L’ACLU s’est saisie du cas et a porté plainte de la part de Robert Williams. « À chaque étape, la police de Detroit s’est comportée de façon inadéquate. Elle s'est appuyée sans réfléchir sur une technologie de reconnaissance faciale défectueuse et raciste sans prendre de mesures raisonnables pour vérifier les informations fournies ; ceci, dans le cadre d’une enquête bâclée et incomplète », allègue l’organisation de défense des libertés.
L'enquête a débuté lorsque cinq montres, d'une valeur d'environ 3800 dollars, ont été volées dans un magasin de luxe Shinola à Detroit en octobre 2018. Les enquêteurs ont examiné les images de sécurité et ont identifié un suspect : un homme apparemment noir portant une casquette de baseball et une veste sombre. En mars 2019, selon ce qui ressort de la plainte, la police de Detroit a procédé à une recherche par reconnaissance faciale en utilisant une image tirée des vidéos de surveillance. Cette recherche a permis de faire correspondre l'image à la photo du permis de conduire de M. Williams.
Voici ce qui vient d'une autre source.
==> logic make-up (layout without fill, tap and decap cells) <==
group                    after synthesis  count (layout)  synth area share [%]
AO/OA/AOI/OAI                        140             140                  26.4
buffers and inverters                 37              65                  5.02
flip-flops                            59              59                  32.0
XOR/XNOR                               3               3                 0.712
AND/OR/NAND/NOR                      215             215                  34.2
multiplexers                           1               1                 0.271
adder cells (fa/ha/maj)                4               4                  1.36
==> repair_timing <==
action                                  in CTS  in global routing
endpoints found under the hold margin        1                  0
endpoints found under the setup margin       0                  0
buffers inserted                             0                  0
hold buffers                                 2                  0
Le vol dont Williams est accusé a eu lieu en octobre 2018, et en mars 2019, une photo de vidéo de surveillance du magasin a été téléchargée sur la base de données de reconnaissance faciale de l'État du Michigan. Le téléchargement aurait débouché sur une série de correspondances photographiques fournies par la suite au sein d'un document qui soulignait pourtant qu'elles ne constituaient pas un motif d'arrestation. Néanmoins, elles ont conduit à l'inclusion de la photo de M. Williams dans une série d'autres qui ont été montrées à l'agent de sécurité du magasin. Ce dernier, qui selon l'ACLU n'a pas été témoin du vol, a identifié Williams comme étant le responsable de l'acte.
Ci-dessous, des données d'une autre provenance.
## src/fcw_consts.vh

```
/*
 * Constants for the flash configuration register block: command codes,
 * register addresses, field positions, write masks and reset values.
 * Assumes it is included by bare name from the design files under src/.
 */
`ifndef FCW_CONSTS_VH
`define FCW_CONSTS_VH

// Command opcodes
`define FCW_CMD_REG_READ      8'h65
`define FCW_CMD_REG_WRITE     8'h71
`define FCW_CMD_SET_BURST     8'hC0
`define FCW_CMD_LEGACY_RESET  8'hF0
`define FCW_CMD_RESET_ENABLE  8'h66
`define FCW_CMD_RESET_DO      8'h99

// Register addresses on the 24-bit address phase
`define FCW_ADDR_ERASE_BOOT   24'h000010
`define FCW_ADDR_ERASE_LIVE   24'h000011
`define FCW_ADDR_WRAP_BOOT    24'h000020
`define FCW_ADDR_WRAP_LIVE    24'h000021

// Erase and reset option field positions
`define FCW_BIT_BLANK_CHECK   5
`define FCW_BIT_PAGE_WRAP     4
`define FCW_BIT_PARAM_DIS     3
`define FCW_BIT_LEGACY_RST    0

// Burst wrap field positions
`define FCW_BIT_DRIVE_HI      7
`define FCW_BIT_DRIVE_LO      5
`define FCW_BIT_WRAP_OFF      4
`define FCW_BIT_WLEN_HI       1
`define FCW_BIT_WLEN_LO       0

// Write masks; bits outside the ERASE and WRAP masks read zero
`define FCW_MASK_ERASE        8'h39
`define FCW_MASK_ERASE_LIVE_W 8'h31
`define FCW_MASK_WRAP         8'hF3

// Boot-copy reset values
`define FCW_RST_ERASE_BOOT    8'h00
`define FCW_RST_WRAP_BOOT     8'h10

// Erase kinds
`define FCW_ERASE_PARAM       2'h0
`define FCW_ERASE_SECTOR      2'h1
`define FCW_ERASE_BULK        2'h2

// Read kinds
`define FCW_RD_QUAD_IO        2'h1
`define FCW_RD_DDR_QUAD_IO    2'h2

// Page buffer
`define FCW_PBUF_AW           9

`endif

```

## src/fcw_cfg_regs.v

```verilog
/*
 * Configuration register block of a serial NOR flash: erase/reset options,
 * burst wrap boot and live settings, a serial command slave serving the
 * generic register read/write, set burst length and software reset
 * commands, the blank-check erase decision and the page buffer wrap.
 * Assumes SPI mode 0 from a host whose clock is far slower than ref_clk
 * (at least four ref_clk periods per half period); erase engine, page
 * buffer and read datapath sit outside and use the strobes below.
 */
`timescale 1ns/1ps
`include "fcw_consts.vh"

// Functional notes
// - Registers are read with command 65h and written with command 71h.
// - Live blank-check enable loads from its boot copy at every reset.
// - Blank check on: erase unconditionally when previous erase failed.
// - Previous erase good: scan, erase on first zero, else skip.
// - Blank check covers parameter, sector and bulk erase.
// - Blank check off: every erase starts unconditionally.
// - Page wrap bit: 1 wraps at 512 bytes, 0 at 256 bytes.
// - In 256 mode loads past 255 restart at buffer address zero.
// - Param-sector bit 1 gives uniform sectors, 0 keeps 4 KB sectors.
// - Live param-sector bit is read-only, follows its boot copy.
// - F0h resets only when legacy reset enable is 1.
// - 66h then 99h always performs a software reset.
// - Burst wrap applies to main array reads only.
// - Every reset copies the boot wrap settings into the live copy.
// - Set burst length C0h also writes the live wrap settings.
// - Wrap bit 0 enables wrap, 1 disables; boot default is 1.
// - Wrap applies only to quad I/O and DDR quad I/O reads.
// - Wrap length 00/01/10/11 gives 8/16/32/64 bytes; default 00.
// - Drive strength code sits in bits 7 to 5, default 000.
module fcw_cfg_regs (
    // Clock and reset
    input  wire        ref_clk,
    input  wire        reset_n,
    // Serial link pins
    input  wire        sck,
    input  wire        cs_n,
    input  wire        si,
    output wire        so,
    output wire        so_oe_n,
    // Erase engine handshake
    input  wire        erase_req,
    input  wire [1:0]  erase_kind,
    input  wire        erase_prev_ok,
    input  wire        scan_zero_found,
    input  wire        scan_done,
    output wire        scan_start,
    output wire        erase_start,
    output wire        erase_skip,
    // Page buffer load address
    input  wire        pbuf_load,
    input  wire [8:0]  pbuf_addr_in,
    output wire [8:0]  pbuf_addr,
    // Read path and configuration outputs
    input  wire [1:0]  rd_kind,
    input  wire        rd_main_array,
    output wire        burst_wrap_active,
    output wire [6:0]  burst_wrap_bytes,
    output wire [2:0]  drive_strength_code,
    output wire        param_sector_disable,
    output wire        sw_reset_pulse
);

    // Erase decision states
    localparam ST_IDLE = 1'b0;
    localparam ST_SCAN = 1'b1;

    // Register contents
    reg [7:0]  erase_option_boot_copy_q;
    reg [7:0]  erase_and_reset_option_control_q;
    reg [7:0]  burst_wrap_boot_settings_q;
    reg [7:0]  burst_wrap_live_settings_q;

    // Link synchronisers and frame state
    reg        sck_s1_q, sck_s2_q, sck_s3_q;
    reg        cs_s1_q, cs_s2_q, cs_s3_q;
    reg        si_s1_q, si_s2_q;
    reg [2:0]  bit_cnt_q;
    reg [2:0]  byte_cnt_q;
    reg [7:0]  shift_q;
    reg [7:0]  cmd_q;
    reg [23:0] addr_q;
    reg        so_q;
    reg        so_drive_q;
    reg        reset_armed_q;
    reg        sw_reset_q;

    // Erase and datapath outputs
    reg        erase_st_q;
    reg        scan_start_q;
    reg        erase_start_q;
    reg        erase_skip_q;
    reg [8:0]  pbuf_addr_q;
    reg        wrap_active_q;

    wire       sck_rise  = sck_s2_q & ~sck_s3_q;
    wire       sck_fall  = ~sck_s2_q & sck_s3_q;
    wire       cs_active = ~cs_s2_q;
    wire       cs_end    = cs_s2_q & ~cs_s3_q;
    wire [7:0] byte_in   = {shift_q[6:0], si_s2_q};
    wire [7:0] rd_byte   = reg_read(addr_q);

    // Register readback by address; unmapped addresses read zero
    function [7:0] reg_read;
        input [23:0] a;
        begin
            case (a)
                `FCW_ADDR_ERASE_BOOT: reg_read = erase_option_boot_copy_q;
                `FCW_ADDR_ERASE_LIVE: reg_read = erase_and_reset_option_control_q;
                `FCW_ADDR_WRAP_BOOT:  reg_read = burst_wrap_boot_settings_q;
                `FCW_ADDR_WRAP_LIVE:  reg_read = burst_wrap_live_settings_q;
                default:              reg_read = 8'h00;
            endcase
        end
    endfunction

    // Pin synchronisers: first stage feeds only the second
    always @(posedge ref_clk or negedge reset_n) begin
        if (!reset_n) begin
            sck_s1_q <= 1'b0;
            sck_s2_q <= 1'b0;
            sck_s3_q <= 1'b0;
            cs_s1_q  <= 1'b1;
            cs_s2_q  <= 1'b1;
            cs_s3_q  <= 1'b1;
            si_s1_q  <= 1'b0;
            si_s2_q  <= 1'b0;
        end else begin
            sck_s1_q <= sck;
            sck_s2_q <= sck_s1_q;
            sck_s3_q <= sck_s2_q;
            cs_s1_q  <= cs_n;
            cs_s2_q  <= cs_s1_q;
            cs_s3_q  <= cs_s2_q;
            si_s1_q  <= si;
            si_s2_q  <= si_s1_q;
        end
    end

    // Serial slave and register file; host write bits beyond masks drop
    always @(posedge ref_clk or negedge reset_n) begin
        if (!reset_n) begin
            bit_cnt_q     <= 3'h0;
            byte_cnt_q    <= 3'h0;
            shift_q       <= 8'h00;
            cmd_q         <= 8'h00;
            addr_q        <= 24'h000000;
            so_q          <= 1'b0;
            so_drive_q    <= 1'b0;
            reset_armed_q <= 1'b0;
            sw_reset_q    <= 1'b0;
            // power-on loads live copies from boot copies
            erase_option_boot_copy_q         <= `FCW_RST_ERASE_BOOT;
            erase_and_reset_option_control_q <= `FCW_RST_ERASE_BOOT;
            burst_wrap_boot_settings_q       <= `FCW_RST_WRAP_BOOT;
            burst_wrap_live_settings_q       <= `FCW_RST_WRAP_BOOT;
        end else begin
            sw_reset_q <= 1'b0;
            if (!cs_active) begin
                bit_cnt_q  <= 3'h0;
                byte_cnt_q <= 3'h0;
                so_drive_q <= 1'b0;
            end
            if (cs_active && sck_rise) begin
                shift_q   <= byte_in;
                bit_cnt_q <= bit_cnt_q + 3'h1;
                if (bit_cnt_q == 3'h7) begin
                    if (byte_cnt_q != 3'h7)
                        byte_cnt_q <= byte_cnt_q + 3'h1;
                    if (byte_cnt_q == 3'h0)
                        cmd_q <= byte_in;
                    else if (byte_cnt_q <= 3'h3 && (cmd_q == `FCW_CMD_REG_READ || cmd_q == `FCW_CMD_REG_WRITE))
                        addr_q <= {addr_q[15:0], byte_in};
                    // generic write of the addressed register
                    if (byte_cnt_q == 3'h4 && cmd_q == `FCW_CMD_REG_WRITE) begin
                        case (addr_q)
                            `FCW_ADDR_ERASE_BOOT: begin
                                // boot bits program one way; param bit mirrors to live
                                erase_option_boot_copy_q <= erase_option_boot_copy_q |
                                                            (byte_in & `FCW_MASK_ERASE);
                                erase_and_reset_option_control_q[`FCW_BIT_PARAM_DIS] <=
                                    erase_option_boot_copy_q[`FCW_BIT_PARAM_DIS] | byte_in[`FCW_BIT_PARAM_DIS];
                            end
                            `FCW_ADDR_ERASE_LIVE: begin
                                erase_and_reset_option_control_q <=
                                    (byte_in & `FCW_MASK_ERASE_LIVE_W) |
                                    (erase_and_reset_option_control_q & ~`FCW_MASK_ERASE_LIVE_W);
                            end
                            `FCW_ADDR_WRAP_BOOT: burst_wrap_boot_settings_q <= byte_in & `FCW_MASK_WRAP;
                            `FCW_ADDR_WRAP_LIVE: burst_wrap_live_settings_q <= byte_in & `FCW_MASK_WRAP;
                            default: ;
                        endcase
                    end
                    // set burst length writes live wrap settings
                    if (byte_cnt_q == 3'h1 && cmd_q == `FCW_CMD_SET_BURST)
                        burst_wrap_live_settings_q <= byte_in & `FCW_MASK_WRAP;
                    // Read data phase starts after the third address byte
                    if (byte_cnt_q == 3'h3 && cmd_q == `FCW_CMD_REG_READ)
                        so_drive_q <= 1'b1;
                end
            end
            // Shift read data on falling edges, MSB first, repeating
            if (cs_active && sck_fall && so_drive_q)
                so_q <= rd_byte[3'h7 - bit_cnt_q];
            // Single-byte commands act at frame end
            if (cs_end) begin
                if (byte_cnt_q == 3'h1 && bit_cnt_q == 3'h0) begin
                    // reset enable must be the frame just before
                    reset_armed_q <= (cmd_q == `FCW_CMD_RESET_ENABLE);
                    // legacy reset gated, two-step reset always
                    if ((cmd_q == `FCW_CMD_LEGACY_RESET &&
                         erase_and_reset_option_control_q[`FCW_BIT_LEGACY_RST]) ||
                        (cmd_q == `FCW_CMD_RESET_DO && reset_armed_q)) begin
                        sw_reset_q <= 1'b1;
                        erase_and_reset_option_control_q <= erase_option_boot_copy_q;
                        burst_wrap_live_settings_q       <= burst_wrap_boot_settings_q;
                    end
                end else begin
                    reset_armed_q <= 1'b0;
                end
            end
        end
    end

    // Blank-check erase decision
    always @(posedge ref_clk or negedge reset_n) begin
        if (!reset_n) begin
            erase_st_q    <= ST_IDLE;
            scan_start_q  <= 1'b0;
            erase_start_q <= 1'b0;
            erase_skip_q  <= 1'b0;
        end else begin
            scan_start_q  <= 1'b0;
            erase_start_q <= 1'b0;
            erase_skip_q  <= 1'b0;
            case (erase_st_q)
                ST_IDLE: begin
                    // all three erase kinds treated alike
                    if (erase_req && (erase_kind == `FCW_ERASE_PARAM || erase_kind == `FCW_ERASE_SECTOR ||
                                      erase_kind == `FCW_ERASE_BULK)) begin
                        if (!erase_and_reset_option_control_q[`FCW_BIT_BLANK_CHECK] || !erase_prev_ok) begin
                            erase_start_q <= 1'b1;
                        end else begin
                            scan_start_q <= 1'b1;
                            erase_st_q   <= ST_SCAN;
                        end
                    end
                end
                ST_SCAN: begin
                    // erase on first zero, skip when blank
                    if (scan_zero_found) begin
                        erase_start_q <= 1'b1;
                        erase_st_q    <= ST_IDLE;
                    end else if (scan_done) begin
                        erase_skip_q <= 1'b1;
                        erase_st_q   <= ST_IDLE;
                    end
                end
                default: erase_st_q <= ST_IDLE;
            endcase
        end
    end

    // Page buffer address and read wrap qualification
    always @(posedge ref_clk or negedge reset_n) begin
        if (!reset_n) begin
            pbuf_addr_q   <= 9'h000;
            wrap_active_q <= 1'b0;
        end else begin
            // 256-byte mode drops the top address bit
            if (pbuf_load)
                pbuf_addr_q <= erase_and_reset_option_control_q[`FCW_BIT_PAGE_WRAP] ?
                               pbuf_addr_in : {1'b0, pbuf_addr_in[7:0]};
            // wrap only for main-array quad reads
            wrap_active_q <= ~burst_wrap_live_settings_q[`FCW_BIT_WRAP_OFF] & rd_main_array &
                             (rd_kind == `FCW_RD_QUAD_IO || rd_kind == `FCW_RD_DDR_QUAD_IO);
        end
    end

    // Outputs
    assign so                   = so_q;
    assign so_oe_n              = ~(so_drive_q & cs_active);
    assign scan_start           = scan_start_q;
    assign erase_start          = erase_start_q;
    assign erase_skip           = erase_skip_q;
    assign pbuf_addr            = pbuf_addr_q;
    assign burst_wrap_active    = wrap_active_q;
    // wrap length 8 shifted by the code
    assign burst_wrap_bytes     = 7'h08 << burst_wrap_live_settings_q[`FCW_BIT_WLEN_HI:`FCW_BIT_WLEN_LO];
    // drive strength from the live copy
    assign drive_strength_code  = burst_wrap_live_settings_q[`FCW_BIT_DRIVE_HI:`FCW_BIT_DRIVE_LO];
    assign param_sector_disable = erase_and_reset_option_control_q[`FCW_BIT_PARAM_DIS];
    assign sw_reset_pulse       = sw_reset_q;

endmodule

```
L'identification a conduit à l'arrestation de Williams devant son domicile en janvier. Il a ensuite été placé en garde à vue pendant 30 heures au total. Il rapporte de son échange avec les agents de police que l’un d’eux a déclaré que « l’ordinateur a dû se tromper » devant l’impossibilité d’établir sa culpabilité.
Bien que l’affaire Williams ait fait l’objet de rejet deux semaines après son arrestation, elle pourrait donner lieu à de futures audiences. Ce dernier pourrait à nouveau être accusé sur la base d’éléments de son dossier. En effet, souligne l’ACLU, l'échantillon d'ADN, la photo d'identité et les empreintes digitales de Williams y figurent et son arrestation est enregistrée. L’Union américaine pour les libertés civiles (ACLU) pour sa part demande un arrêt total des poursuites judiciaires.
Dans un souci d’encadrement, les fournisseurs de technologies de reconnaissance faciale en lien avec l’affaire entendent, pour ce qui les concerne, intégrer des moyens légaux supplémentaires au processus d’utilisation des outils qu’ils mettent à la disposition des forces de l’ordre. La police de Detroit restreint désormais l’usage de la technologie de reconnaissance faciale aux cas de crimes violents et d’invasions de domiciles.